Barry Walker

Personal information
- Full name: Barry Walker
- Born: 24 March 1968 (age 57) Sydney, New South Wales, Australia

Playing information
- Position: Second-row, Prop
Club
| Years | Team | Pld | T | G | FG | P |
| 1988–96 | Penrith Panthers | 117 | 9 | 0 | 0 | 36 |
- Source: As of 9 April 2019

= Barry Walker =

Australian rugby league footballer

Barry Walker (born 24 March 1968) is an Australian former professional rugby league footballer who played in the 1980s and 1990s. He played for the Penrith Panthers in the New South Wales Rugby League (NSWRL) competition.

==Playing career==
Walker made his first grade debut for Penrith against North Sydney at Penrith Park in Round 18 1988. In 1989, Walker was part of the Penrith side which enjoyed their best season since coming into the competition in 1967 by finishing second on the table and qualifying for the finals. Walker played in both finals games as Penrith were defeated by Balmain and Canberra in consecutive weeks.

In 1990, Penrith reached their first grand final against the Canberra Raiders. Walker played in the game at prop as Penrith trailed at halftime before losing 18–14. In 1991, Penrith changed their jersey design from brown and white to the now famous licorice all sorts design. Penrith again reached the grand final in a rematch of the previous years decider against Canberra. Walker played at prop in the game as Penrith trailed at halftime before coming back in the second half to win their first premiership in a tense final 19–12 at the Sydney Football Stadium.
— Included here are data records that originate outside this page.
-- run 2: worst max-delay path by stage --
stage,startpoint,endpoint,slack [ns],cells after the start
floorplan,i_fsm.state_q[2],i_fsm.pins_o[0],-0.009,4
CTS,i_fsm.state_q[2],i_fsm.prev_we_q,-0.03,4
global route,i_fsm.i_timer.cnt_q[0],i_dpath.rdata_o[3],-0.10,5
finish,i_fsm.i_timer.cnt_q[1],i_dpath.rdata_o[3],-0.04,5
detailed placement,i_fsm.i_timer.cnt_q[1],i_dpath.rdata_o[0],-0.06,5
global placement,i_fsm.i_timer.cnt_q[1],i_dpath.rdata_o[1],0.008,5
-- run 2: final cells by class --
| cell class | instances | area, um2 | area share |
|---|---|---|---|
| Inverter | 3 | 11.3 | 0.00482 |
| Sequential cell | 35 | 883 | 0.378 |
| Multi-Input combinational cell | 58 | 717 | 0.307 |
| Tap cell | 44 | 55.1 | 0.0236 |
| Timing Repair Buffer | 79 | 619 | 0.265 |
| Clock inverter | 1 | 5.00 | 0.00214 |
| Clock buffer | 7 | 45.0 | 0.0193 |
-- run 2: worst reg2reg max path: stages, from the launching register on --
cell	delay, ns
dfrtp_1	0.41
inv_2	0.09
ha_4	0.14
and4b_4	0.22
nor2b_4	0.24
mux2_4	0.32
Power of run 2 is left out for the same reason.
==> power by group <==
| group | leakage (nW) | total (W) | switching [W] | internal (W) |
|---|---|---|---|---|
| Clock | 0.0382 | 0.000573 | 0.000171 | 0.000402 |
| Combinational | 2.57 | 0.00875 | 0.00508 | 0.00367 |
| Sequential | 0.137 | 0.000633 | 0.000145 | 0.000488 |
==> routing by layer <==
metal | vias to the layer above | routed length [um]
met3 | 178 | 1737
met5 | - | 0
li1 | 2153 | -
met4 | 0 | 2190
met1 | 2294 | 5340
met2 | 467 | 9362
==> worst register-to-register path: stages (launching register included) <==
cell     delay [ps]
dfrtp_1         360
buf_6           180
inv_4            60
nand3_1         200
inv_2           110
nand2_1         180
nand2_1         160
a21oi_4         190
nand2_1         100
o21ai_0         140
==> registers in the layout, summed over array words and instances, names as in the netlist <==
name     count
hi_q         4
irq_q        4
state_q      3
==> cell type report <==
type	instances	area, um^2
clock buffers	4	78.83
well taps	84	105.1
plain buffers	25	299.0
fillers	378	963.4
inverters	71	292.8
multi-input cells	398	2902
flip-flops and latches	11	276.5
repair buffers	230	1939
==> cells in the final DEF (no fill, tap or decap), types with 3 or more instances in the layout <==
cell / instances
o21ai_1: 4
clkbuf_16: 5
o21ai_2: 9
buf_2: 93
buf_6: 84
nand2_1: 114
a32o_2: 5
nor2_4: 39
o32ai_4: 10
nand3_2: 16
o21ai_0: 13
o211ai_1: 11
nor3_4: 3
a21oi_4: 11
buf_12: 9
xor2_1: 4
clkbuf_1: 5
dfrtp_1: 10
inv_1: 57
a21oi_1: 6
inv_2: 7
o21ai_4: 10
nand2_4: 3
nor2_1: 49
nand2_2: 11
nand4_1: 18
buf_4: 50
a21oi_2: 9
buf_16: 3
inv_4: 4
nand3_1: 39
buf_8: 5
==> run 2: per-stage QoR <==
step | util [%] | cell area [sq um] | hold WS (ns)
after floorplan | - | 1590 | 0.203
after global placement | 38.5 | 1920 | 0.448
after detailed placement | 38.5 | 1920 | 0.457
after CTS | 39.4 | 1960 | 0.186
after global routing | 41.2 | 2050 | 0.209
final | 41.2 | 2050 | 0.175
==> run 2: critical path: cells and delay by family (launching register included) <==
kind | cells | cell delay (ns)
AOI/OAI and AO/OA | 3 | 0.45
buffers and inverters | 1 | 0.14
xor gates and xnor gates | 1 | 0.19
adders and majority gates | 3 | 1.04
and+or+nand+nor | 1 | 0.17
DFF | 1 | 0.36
File: src/rtl/mode_fsm.sv
module mode_fsm
    import mode_bank_pkg::*;
(
    input  logic             clk,
    input  logic             rst_n,
    input  logic             irq_take,
    input  logic             ret_take,
    input  logic             cpsr_wr,
    input  logic [PSR_W-1:0] restore_psr,
    input  logic [PSR_W-1:0] cpsr_wdata,
    output logic [PSR_W-1:0] cpsr,
    output cpu_mode_e        mode
);
    localparam int FLAG_W = PSR_W - MODE_W;
    localparam logic [FLAG_W-1:0] FLAGS_RST = FLAG_W'(3'b110);

    cpu_mode_e         mode_q, mode_d;
    logic [FLAG_W-1:0] flags_q, flags_d;
    mode_ev_e          ev;

    always_comb begin
        if (irq_take)      ev = EV_IRQ_ENTRY;
        else if (ret_take) ev = EV_RETURN;
        else if (cpsr_wr)  ev = EV_STATUS_WRITE;
        else               ev = EV_HOLD;
    end

    always_comb begin
        mode_d  = mode_q;
        flags_d = flags_q;
        unique case (ev)
            EV_IRQ_ENTRY: begin
                mode_d  = M_IRQ;
                flags_d = {1'b1, flags_q[FLAG_W-2:0]};
            end
            EV_RETURN: begin
                flags_d = restore_psr[PSR_W-1:MODE_W];
                if (mode_legal(restore_psr[MODE_W-1:0]))
                    mode_d = cpu_mode_e'(restore_psr[MODE_W-1:0]);
            end
            EV_STATUS_WRITE: begin
                flags_d = cpsr_wdata[PSR_W-1:MODE_W];
                if (mode_legal(cpsr_wdata[MODE_W-1:0]))
                    mode_d = cpu_mode_e'(cpsr_wdata[MODE_W-1:0]);
            end
            EV_HOLD: ;
        endcase
    end

    always_ff @(posedge clk) begin
        if (!rst_n) begin
            mode_q  <= M_SVC;
            flags_q <= FLAGS_RST;
        end else begin
            mode_q  <= mode_d;
            flags_q <= flags_d;
        end
    end

    always_comb begin
        cpsr = {flags_q, mode_q};
        mode = mode_q;
    end
endmodule
**config.mk**
```make
export PLATFORM = sky130hd
export DESIGN_NAME = tx_serial_ctrl
export DESIGN_NICKNAME = d
export VERILOG_FILES = /design/src/rtl/tx_pkg.sv /design/src/rtl/tx_ctrl_regs.sv /design/src/rtl/tx_crc16.sv /design/src/rtl/tx_shifter.sv /design/src/rtl/tx_serial_ctrl.sv
export SDC_FILE = /design/constraint.sdc
export NUM_CORES = 1
export LEC_CHECK = 0
export BUFFER_PORTS_ARGS = -buffer_cell sky130_fd_sc_hd__buf_2
export CAP_MARGIN = 15
export CORE_AREA = 8 8 95 97
export CTS_CLUSTER_SIZE = 24
export DETAILED_ROUTE_END_ITERATION = 10
export DIE_AREA = 0 0 103 105
export PLACE_DENSITY = 0.68
export SETUP_SLACK_MARGIN = 0.02
export SYNTH_ARGS = -nofsm -noshare
export SYNTH_HDL_FRONTEND = slang
export SYNTH_SLANG_ARGS = --single-unit
```
**constraint.sdc**
```tcl
create_clock -name clk_i -period 4.41 [get_ports clk_i]
set_input_delay 0.882 -clock clk_i [delete_from_list [all_inputs] [get_ports clk_i]]
set_output_delay 0.882 -clock clk_i [all_outputs]
set_load 0.01 [all_outputs]
```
In the following years, Penrith failed to reach the finals as some of their players from the 1991 premiership victory either retired or moved on to other clubs such as club legend Royce Simmons, Mark Geyer and Brad Fittler. Walker remained loyal to Penrith and played with the club up until the end of the 1996 season before retiring.
Following an injury that ended his career, Barry joined the Ambulance Service of NSW as a Paramedic and spent his Paramedic career at Mt Druitt station. Barry was one of the first responders to attend the Glenbrook rail disaster in Glenbrook NSW.